6th Jul, 2022

Homeless man with asperger's had life turned around by Coventry theatre company

Felix Nobes 25th Mar, 2018

A YOUNG homeless man with Asperger’s has had his life turned around thanks to a Coventry theatre company.

Lewis Ford is a member of Ego Performance Company and has seen his confidence and acting skills develop after joining its ‘Bold As Bard’ Shakespeare theatre workshop, created for young people with disabilities.

The 22-year-old was introduced to Ego by the homeless charity Crisis after receiving support from the organisation.

He previously found it difficult speaking to those he didn’t know, but is now playing Hamlet in the performance company’s production of Two Weddings and a Funeral.

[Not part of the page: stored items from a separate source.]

### src/rtl/output_controller.sv
// UART transmit path: print bytes are queued in a circular FIFO and sent as 8N1 frames on txd.
// Latency: a byte written at edge N can be popped at edge N+1; txd drops for the start bit right after the pop.
// Backpressure: stall = print & full, combinational; the core holds print/WriteData until stall drops.
module output_controller #(
  parameter int CLK_PER_HALF_BIT = 5208,
  parameter int DEPTH            = 256
) (
  input  logic       clk,
  input  logic       reset,
  input  logic       tx_en,
  input  logic       print,
  input  logic [7:0] WriteData,
  output logic       stall,
  output logic       idle,
  output logic       txd
);

  localparam int AW = $clog2(DEPTH);
  localparam int BW = $clog2(2 * CLK_PER_HALF_BIT);
  localparam logic [BW-1:0] BAUD_TOP = BW'(2 * CLK_PER_HALF_BIT - 1);
  localparam logic [AW:0]   FULL_CNT = (AW + 1)'(DEPTH);

  typedef enum logic [1:0] {S_IDLE, S_START, S_DATA, S_STOP} state_t;

  logic [7:0]    mem_q [DEPTH];
  logic [AW-1:0] wptr_q, rptr_q;
  logic [AW:0]   count_q;

  state_t        state_q, state_d;
  logic [7:0]    shift_q, shift_d;
  logic [2:0]    bit_q, bit_d;
  logic [BW-1:0] baud_q, baud_d;
  logic          txd_q, txd_d;

  logic full, empty, push, pop, tick;

  // full is taken from the count at cycle start, so a same-cycle pop never un-stalls a print
  assign full  = (count_q == FULL_CNT);
  assign empty = (count_q == '0);
  assign stall = print & full;
  assign push  = print & ~full;
  assign pop   = (state_q == S_IDLE) & ~empty & tx_en;
  assign tick  = (baud_q == BAUD_TOP);
  assign txd   = txd_q;

  // FIFO storage; contents need no reset because count gates every read
  always_ff @(posedge clk) begin
    if (push) mem_q[wptr_q] <= WriteData;
  end

  // FIFO pointers and occupancy; pointers wrap naturally at DEPTH
  always_ff @(posedge clk or negedge reset) begin
    if (!reset) begin
      wptr_q  <= '0;
      rptr_q  <= '0;
      count_q <= '0;
    end else begin
      if (push) wptr_q <= wptr_q + AW'(1);
      if (pop)  rptr_q <= rptr_q + AW'(1);
      case ({push, pop})
        2'b10:   count_q <= count_q + (AW + 1)'(1);
        2'b01:   count_q <= count_q - (AW + 1)'(1);
        default: count_q <= count_q;
      endcase
    end
  end

  // transmitter state register with its datapath and the registered line output
  always_ff @(posedge clk or negedge reset) begin
    if (!reset) begin
      state_q <= S_IDLE;
      shift_q <= '0;
      bit_q   <= '0;
      baud_q  <= '0;
      txd_q   <= 1'b1;
    end else begin
      state_q <= state_d;
      shift_q <= shift_d;
      bit_q   <= bit_d;
      baud_q  <= baud_d;
      txd_q   <= txd_d;
    end
  end

  // next-state: walk START, eight DATA bits and STOP, one bit period each
  always_comb begin
    state_d = state_q;
    shift_d = shift_q;
    bit_d   = bit_q;
    baud_d  = tick ? '0 : baud_q + BW'(1);
    case (state_q)
      S_IDLE: begin
        // baud counter parked at zero so START gets a full bit period
        baud_d = '0;
        if (pop) begin
          state_d = S_START;
          shift_d = mem_q[rptr_q];
        end
      end
      S_START: begin
        if (tick) begin
          state_d = S_DATA;
          bit_d   = 3'd0;
        end
      end
      S_DATA: begin
        if (tick) begin
          shift_d = {1'b0, shift_q[7:1]};
          if (bit_q == 3'd7) state_d = S_STOP;
          else               bit_d   = bit_q + 3'd1;
        end
      end
      S_STOP: begin
        if (tick) state_d = S_IDLE;
      end
      default: state_d = S_IDLE;
    endcase
  end

  // outputs: txd is registered from the next state so the line changes on the transition edge
  always_comb begin
    txd_d = 1'b1;
    case (state_d)
      S_START: txd_d = 1'b0;
      S_DATA:  txd_d = shift_d[0];
      default: txd_d = 1'b1;
    endcase
    idle = empty & (state_q == S_IDLE);
  end

endmodule

### config.mk
export PLATFORM = sky130hd
export DESIGN_NAME = output_controller
export DESIGN_NICKNAME = d
export VERILOG_FILES = /design/src/rtl/output_controller.sv
export SDC_FILE = /design/constraint.sdc
export NUM_CORES = 2
export LEC_CHECK = 0
export CORE_MARGIN = 2
export CORE_UTILIZATION = 55
export DETAILED_ROUTE_END_ITERATION = 16
export MAX_ROUTING_LAYER = met4
export PLACE_DENSITY = 0.7
export SLEW_MARGIN = 40
export SYNTH_ARGS = -nofsm -noshare
export SYNTH_HDL_FRONTEND = slang
export SYNTH_SLANG_ARGS = --single-unit
### constraint.sdc
create_clock -name clk -period 5.64 [get_ports clk]
set_clock_uncertainty 0.05 [all_clocks]
set_input_delay 0.846 -clock clk [delete_from_list [all_inputs] [get_ports clk]]
set_output_delay 0.846 -clock clk [all_outputs]
set_load 0.02 [all_outputs]
==> out/metrics.yaml <==
syn-instance-count: 3876
antenna_found_initial: 2
vias_per_cell: 6.683
path_cells: "or4_1 > o31a_1 > nand2_1 > inv_1 > buf_4 > ha_1 > xor2_1 > ha_1 > and3b_1 > o21ai_0 > a21oi_1 > o21a_1 > o21ai_0 > or3b_2 > xnor2_1"
die_h_um: 390.8
synth_edf_count: 2048
cts_tree: "done"
clk_path_buf_depth: 3
die_x_um: 390.8
antenna_left: 0
pre_cts_ws_ns: 0.6126
post-route-period-util_pct: 77.32
setup_ws_ns: 1.279
area_growth_pct: 11.55
hp-start: "WriteData[1]"
fillers: 9993
fin_crit_ns: 4.361
final_common_cell: "edfxtp_1"
r2r-start: "count_q[3]$_DFFE_PN0P_"
async_flop_share_pct: 2.523
dp_cells: 5723
final_nets: 4023
firstDrtPassIters: 7
regArea_um2: 62840
leakage_nw: 28.51
clock_latency_ns: 0.85
avgSynthCellArea_um2: 21.23
stdcell_count: 6105
grt_max_degree: 155
grt_usage_pct: 28.47
finalSetupTns_ns: 0
place_area_um2: 85070
final_util_pct: 61.95
status: "finished clean"
vias: 40797
synth-seq-cells: 2101
num_rows: 141
seq_area_frac_synth_pct: 76.34
slowest_delay_ns: 0.58
setup_viol: 0
grt_pass1_vias: 40275
die-area_um2: 152700
slew_headroom_pct: 35.01
detailedPlacementHpwl_um: 125900
initial_core_util_pct: 55.54
drcViolationCount: 0
worst-setup-path-type: "reg -> reg"
slew_violations: 0
io_pins: 15
hold_ws_ns: 0.3024
synth.cell_area_um2: 82300
io_buffers: 14
drive_gt1_share_pct: 25.61
cts.clk_slew.worst_paths_ns: 0.07
fmax_mhz: 229.3
cap_violations: 0
grt_remaining_overflow: 0
drt_wl_total_um: 207500
dr.first_iter.drc_count: 5635
synthDistinctLibCells: 66
htree_levels: 4
critPathMaxFanout: 15
vdd_drop_max_mv: 0.3668
cts_buffers: 199
cts.repair.resized: 0
finalPower_mw: 35.27
stdcell_area_um2: 91810
startpoint: "count_q[3]$_DFFE_PN0P_"
hold_viol: 0
layout_common_cells: "edfxtp_1, mux4_2, nor2_1, clkbuf_16, nand2_1"
wire_per_inst_um: 34.00
crit_path_start_kind: "flip-flop"
fp.coreArea_um2: 148200
critPathCaptureType: "flip-flop"
root_buffer: "clkbuf_16"
multi_input_area_um2: 18400
tightest_slew_ns: 0.9647
cp_slowest_cell: "or4_1"
synth_nets: 3900
synth_warnings: 0
synthFlopType: "edfxtp_1"
grt_setup_unrepaired: "false"
worst_ep_arrival_time_ns: 5.03
cp.required_ns: 6.31
grt_pass1_wl_um: 297600
power_density_nw_per_um2: 384.2
globalplace.congestion: 0.9213
hp-class: "in -> reg"
numClockSinks: 2101
power by group:
| part | total, mW | switching (mW) | internal [mW] |
|---|---|---|---|
| Sequential | 17.6 | 0.226 | 17.4 |
| Combinational | 4.37 | 2.56 | 1.80 |
| Clock | 13.3 | 5.80 | 7.53 |
flip-flops by register name, summed over array words and instances, names as in the netlist:
name	cells
rptr_q	8
txd	1
wptr_q	8
bit_q	3
state_q	2
mem_q	2048
count_q	9
baud_q	14
shift_q	8
worst max-delay path, delay by kind of cell (launching register included):
family                   cells  cell delay, ns
AO/OA/AOI/OAI                5            1.12
XOR/XNOR                     2            0.38
adder cells (fa/ha/maj)      2            0.62
buffers and inverters        2            0.25
flip-flops                   1            0.47
AND/OR/NAND/NOR              4            1.36
repair_timing:
action	in CTS	in global routing
endpoints found under the hold margin	0	25
setup endpoints to repair	0	0
hold buffers	0	1
setup buffers	0	0
metal layers:
metal / global-route usage (%) / part of all wire, %
met5: - / 0
met4: 8.922 / 3.4
met1: 39.71 / 39
met3: 5.635 / 10
met2: 43.12 / 48
area by class of cell:
cell class              count  share of cell area [%]
flip-flops and latches   2101                   68.45
inverters                  16                 0.06814
repair buffers            145                   1.728
diodes                      4                 0.01090
multi-input cells        1536                   20.04
clock buffers             260                   5.809
well taps                1930                   2.630
clock inverters           113                   1.258
cells by family after synthesis:
logic type	share of synthesized area, %
simple gates	3.136
mux	16.36
buf+inv	1.545
compound gates	2.048
flops	76.34
xor+xnor	0.3938
fa+ha+maj	0.1824
synth_stat cells, types with 28 or more instances:
cell type	n	share of area [%]
dfrtp_1	52	1.6
a22oi_1	30	0.27
nand2_1	116	0.53
nor2b_1	28	0.21
buf_4	30	0.27
buf_2	45	0.27
clkbuf_1	111	0.51
mux2i_1	96	1.2
nor2_1	321	1.5
a21oi_1	33	0.20
o21ai_0	38	0.23
mux4_2	545	15
edfxtp_1	2048	75
worst paths after layout:
kind / endpoint / slack (ns) / cells past startpoint
max: count_q[8]$_DFFE_PN0P_ / 1.28 / 15
min: mem_q[120][1]$_DFFE_PP_ / 0.30 / 1
max reg2reg: count_q[8]$_DFFE_PN0P_ / 1.28 / 15
min reg2reg: baud_q[0]$_DFF_PN0_ / 0.44 / 1
max in group asynchronous: rptr_q[0]$_DFFE_PN0P_ / 4.48 / 4
min in group asynchronous: count_q[3]$_DFFE_PN0P_ / 0.52 / 3
Note: power is estimated with default switching activity, not from simulation.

Lewis also won a place on the BBC Class Act course, a television course for disabled actors.

He is one of just 30 people selected to take part from 400 applicants and the Royal Shakespeare Company (RSC) has requested to see tapes of him performing.

Lewis said: “I’ve been a frustrated actor since before I started performing, because in school it was always the same popular people who would get the parts in the plays.

“When I was homeless I became very isolated – a year ago I wouldn’t have been able to talk to anyone I didn’t know, but drama helps you build your confidence and joining Bold As Bard gave me something to look forward to.

“The members of Ego and Bold As Bard are people of all ages and backgrounds and I love being a member.

“I’d never acted Shakespeare before but always thought the language was amazing.

“Bold As Bard has also opened a number of doors for me, including the BBC Class Act course.

“It was very intensive but a tremendous experience which I learnt so much from and still keep in touch with some of those who took part.”

Bold As Bard was launched last year and was made possible thanks to a £75,000 grant from Heart of England Community Foundation, a specialist grant-giving organisation in Coventry which awards funding to community projects across the region.

The funding is being delivered over three years through the Foundation’s Jumping Through Hoops fund, which supports young people’s groups in the city.

Lewis is now working with Crisis to form his own charitable theatre group, Underground Lights, which will cater for vulnerable adults.